(Dataset entries)

----

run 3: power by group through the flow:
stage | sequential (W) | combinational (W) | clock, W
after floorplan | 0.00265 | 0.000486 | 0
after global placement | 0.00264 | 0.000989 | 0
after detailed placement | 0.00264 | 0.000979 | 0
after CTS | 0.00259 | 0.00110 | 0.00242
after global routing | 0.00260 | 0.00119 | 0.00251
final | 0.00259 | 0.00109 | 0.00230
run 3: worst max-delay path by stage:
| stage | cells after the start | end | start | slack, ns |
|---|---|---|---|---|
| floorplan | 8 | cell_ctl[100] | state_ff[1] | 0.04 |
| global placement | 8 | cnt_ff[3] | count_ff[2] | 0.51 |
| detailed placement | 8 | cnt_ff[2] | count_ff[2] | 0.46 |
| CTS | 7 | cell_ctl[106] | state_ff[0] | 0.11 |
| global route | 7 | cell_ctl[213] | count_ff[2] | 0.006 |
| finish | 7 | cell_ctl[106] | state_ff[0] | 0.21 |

----

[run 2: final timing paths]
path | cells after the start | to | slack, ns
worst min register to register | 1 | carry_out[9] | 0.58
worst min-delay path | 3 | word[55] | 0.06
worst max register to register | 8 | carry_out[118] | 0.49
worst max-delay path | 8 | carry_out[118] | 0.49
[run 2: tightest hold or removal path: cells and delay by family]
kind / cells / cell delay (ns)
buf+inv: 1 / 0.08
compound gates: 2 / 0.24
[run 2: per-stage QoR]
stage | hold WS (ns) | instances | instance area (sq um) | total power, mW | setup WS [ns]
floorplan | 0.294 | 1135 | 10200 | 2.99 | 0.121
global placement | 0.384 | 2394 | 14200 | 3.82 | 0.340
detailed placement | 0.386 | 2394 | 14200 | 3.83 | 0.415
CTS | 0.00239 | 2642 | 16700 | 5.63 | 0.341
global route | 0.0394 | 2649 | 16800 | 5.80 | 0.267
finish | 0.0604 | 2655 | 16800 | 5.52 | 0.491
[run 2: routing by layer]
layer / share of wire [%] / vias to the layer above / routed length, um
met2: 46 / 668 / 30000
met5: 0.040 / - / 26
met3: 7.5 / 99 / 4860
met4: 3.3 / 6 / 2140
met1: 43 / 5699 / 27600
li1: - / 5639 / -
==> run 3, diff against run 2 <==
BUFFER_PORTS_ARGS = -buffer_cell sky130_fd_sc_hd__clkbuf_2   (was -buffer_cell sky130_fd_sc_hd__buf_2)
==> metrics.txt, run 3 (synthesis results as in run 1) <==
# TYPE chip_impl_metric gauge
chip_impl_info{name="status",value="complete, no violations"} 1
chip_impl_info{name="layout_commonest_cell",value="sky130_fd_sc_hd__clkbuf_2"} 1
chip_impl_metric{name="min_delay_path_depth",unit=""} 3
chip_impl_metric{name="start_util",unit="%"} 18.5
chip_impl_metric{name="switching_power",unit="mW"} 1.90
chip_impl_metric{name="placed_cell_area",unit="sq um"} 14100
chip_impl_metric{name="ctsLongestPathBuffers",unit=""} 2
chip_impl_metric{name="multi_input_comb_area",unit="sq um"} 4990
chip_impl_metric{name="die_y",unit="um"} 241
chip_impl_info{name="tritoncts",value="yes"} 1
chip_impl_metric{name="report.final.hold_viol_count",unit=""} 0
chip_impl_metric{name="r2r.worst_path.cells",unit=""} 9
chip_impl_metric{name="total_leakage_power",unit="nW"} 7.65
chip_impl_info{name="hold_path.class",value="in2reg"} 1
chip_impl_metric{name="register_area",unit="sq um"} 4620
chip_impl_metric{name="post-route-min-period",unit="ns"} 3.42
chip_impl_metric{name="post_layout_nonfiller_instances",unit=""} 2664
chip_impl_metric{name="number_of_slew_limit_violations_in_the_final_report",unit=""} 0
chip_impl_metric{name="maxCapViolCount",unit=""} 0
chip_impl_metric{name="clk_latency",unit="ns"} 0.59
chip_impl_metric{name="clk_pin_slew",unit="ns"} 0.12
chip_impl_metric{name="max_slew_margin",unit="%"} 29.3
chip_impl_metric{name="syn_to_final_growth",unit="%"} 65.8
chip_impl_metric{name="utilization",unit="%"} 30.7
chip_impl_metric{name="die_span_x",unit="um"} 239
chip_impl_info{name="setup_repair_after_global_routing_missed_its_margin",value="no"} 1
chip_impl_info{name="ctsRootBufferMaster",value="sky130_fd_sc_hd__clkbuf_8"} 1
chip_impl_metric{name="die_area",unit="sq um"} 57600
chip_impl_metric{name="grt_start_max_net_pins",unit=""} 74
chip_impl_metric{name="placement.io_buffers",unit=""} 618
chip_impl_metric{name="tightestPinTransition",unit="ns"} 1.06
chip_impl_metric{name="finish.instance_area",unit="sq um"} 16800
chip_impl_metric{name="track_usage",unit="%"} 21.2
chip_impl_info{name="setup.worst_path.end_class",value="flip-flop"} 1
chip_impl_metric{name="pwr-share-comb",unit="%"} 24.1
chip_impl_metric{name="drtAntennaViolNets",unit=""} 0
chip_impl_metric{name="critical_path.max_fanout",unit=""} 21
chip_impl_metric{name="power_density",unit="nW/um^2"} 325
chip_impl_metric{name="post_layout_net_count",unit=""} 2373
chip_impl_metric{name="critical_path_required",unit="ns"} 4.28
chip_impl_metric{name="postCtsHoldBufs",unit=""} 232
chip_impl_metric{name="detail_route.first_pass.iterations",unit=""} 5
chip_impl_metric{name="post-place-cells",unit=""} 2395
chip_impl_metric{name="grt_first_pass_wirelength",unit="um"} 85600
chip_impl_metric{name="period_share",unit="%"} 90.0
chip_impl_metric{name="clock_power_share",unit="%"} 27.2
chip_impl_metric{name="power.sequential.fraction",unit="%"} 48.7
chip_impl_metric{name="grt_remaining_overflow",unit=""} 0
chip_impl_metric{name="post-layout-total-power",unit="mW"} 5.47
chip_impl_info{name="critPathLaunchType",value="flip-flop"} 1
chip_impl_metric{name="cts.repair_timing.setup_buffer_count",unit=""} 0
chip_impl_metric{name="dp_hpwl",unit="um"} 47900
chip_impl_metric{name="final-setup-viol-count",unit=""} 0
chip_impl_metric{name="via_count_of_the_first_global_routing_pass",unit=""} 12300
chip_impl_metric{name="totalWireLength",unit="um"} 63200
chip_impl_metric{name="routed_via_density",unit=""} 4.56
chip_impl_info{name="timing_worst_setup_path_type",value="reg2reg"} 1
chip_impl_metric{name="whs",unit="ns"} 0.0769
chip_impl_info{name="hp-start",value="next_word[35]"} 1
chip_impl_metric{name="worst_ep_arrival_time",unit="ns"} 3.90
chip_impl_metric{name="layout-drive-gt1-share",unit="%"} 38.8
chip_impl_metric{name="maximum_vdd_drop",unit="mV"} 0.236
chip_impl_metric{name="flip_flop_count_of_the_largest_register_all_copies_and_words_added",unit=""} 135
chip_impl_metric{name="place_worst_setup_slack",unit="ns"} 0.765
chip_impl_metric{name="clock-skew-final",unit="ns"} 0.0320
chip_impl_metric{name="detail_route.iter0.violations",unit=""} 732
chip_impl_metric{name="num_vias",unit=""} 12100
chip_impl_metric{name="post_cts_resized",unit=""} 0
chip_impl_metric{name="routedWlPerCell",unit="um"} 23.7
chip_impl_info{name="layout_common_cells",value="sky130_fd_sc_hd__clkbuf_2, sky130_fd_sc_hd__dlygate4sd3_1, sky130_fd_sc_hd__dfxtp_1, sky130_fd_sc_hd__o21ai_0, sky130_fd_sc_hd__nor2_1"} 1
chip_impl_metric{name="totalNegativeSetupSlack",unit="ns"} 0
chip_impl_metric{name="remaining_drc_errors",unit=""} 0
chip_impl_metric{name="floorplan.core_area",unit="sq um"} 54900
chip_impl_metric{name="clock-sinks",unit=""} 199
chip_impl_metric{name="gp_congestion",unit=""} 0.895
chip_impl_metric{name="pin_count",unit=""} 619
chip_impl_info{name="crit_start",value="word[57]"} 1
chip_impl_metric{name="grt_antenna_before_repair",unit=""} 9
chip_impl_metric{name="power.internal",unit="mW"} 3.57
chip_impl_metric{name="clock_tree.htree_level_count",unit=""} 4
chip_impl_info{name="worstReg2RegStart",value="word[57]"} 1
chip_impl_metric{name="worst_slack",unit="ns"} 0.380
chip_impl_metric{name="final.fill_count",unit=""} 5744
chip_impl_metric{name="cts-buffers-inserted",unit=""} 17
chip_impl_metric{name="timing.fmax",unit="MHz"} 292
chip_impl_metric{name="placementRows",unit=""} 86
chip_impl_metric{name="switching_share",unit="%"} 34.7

----

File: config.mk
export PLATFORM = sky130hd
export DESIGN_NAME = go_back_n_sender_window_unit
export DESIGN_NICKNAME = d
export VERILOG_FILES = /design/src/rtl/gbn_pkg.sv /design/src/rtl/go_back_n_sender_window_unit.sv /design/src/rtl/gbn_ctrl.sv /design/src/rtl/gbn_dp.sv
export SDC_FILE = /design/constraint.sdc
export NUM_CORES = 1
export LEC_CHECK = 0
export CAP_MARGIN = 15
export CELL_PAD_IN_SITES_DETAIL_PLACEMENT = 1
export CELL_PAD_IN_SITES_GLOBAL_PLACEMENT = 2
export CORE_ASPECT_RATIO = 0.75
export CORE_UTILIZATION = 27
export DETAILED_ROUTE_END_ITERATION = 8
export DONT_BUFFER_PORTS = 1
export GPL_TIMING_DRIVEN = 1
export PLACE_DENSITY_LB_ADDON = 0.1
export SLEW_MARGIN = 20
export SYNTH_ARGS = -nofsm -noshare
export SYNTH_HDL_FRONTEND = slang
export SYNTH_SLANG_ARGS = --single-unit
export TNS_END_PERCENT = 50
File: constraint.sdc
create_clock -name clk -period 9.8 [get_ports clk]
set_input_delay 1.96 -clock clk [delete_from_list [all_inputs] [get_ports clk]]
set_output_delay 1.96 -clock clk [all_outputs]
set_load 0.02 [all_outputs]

----

| Directions |
Once you reach the line with "run 3: power" in the data above, copy it and every line after it exactly, up to and including the line with "state_ff[0] | 0.21 |".

| Response to this exercise |
run 3: power by group through the flow:
stage | sequential (W) | combinational (W) | clock, W
after floorplan | 0.00265 | 0.000486 | 0
after global placement | 0.00264 | 0.000989 | 0
after detailed placement | 0.00264 | 0.000979 | 0
after CTS | 0.00259 | 0.00110 | 0.00242
after global routing | 0.00260 | 0.00119 | 0.00251
final | 0.00259 | 0.00109 | 0.00230
run 3: worst max-delay path by stage:
| stage | cells after the start | end | start | slack, ns |
|---|---|---|---|---|
| floorplan | 8 | cell_ctl[100] | state_ff[1] | 0.04 |
| global placement | 8 | cnt_ff[3] | count_ff[2] | 0.51 |
| detailed placement | 8 | cnt_ff[2] | count_ff[2] | 0.46 |
| CTS | 7 | cell_ctl[106] | state_ff[0] | 0.11 |
| global route | 7 | cell_ctl[213] | count_ff[2] | 0.006 |
| finish | 7 | cell_ctl[106] | state_ff[0] | 0.21 |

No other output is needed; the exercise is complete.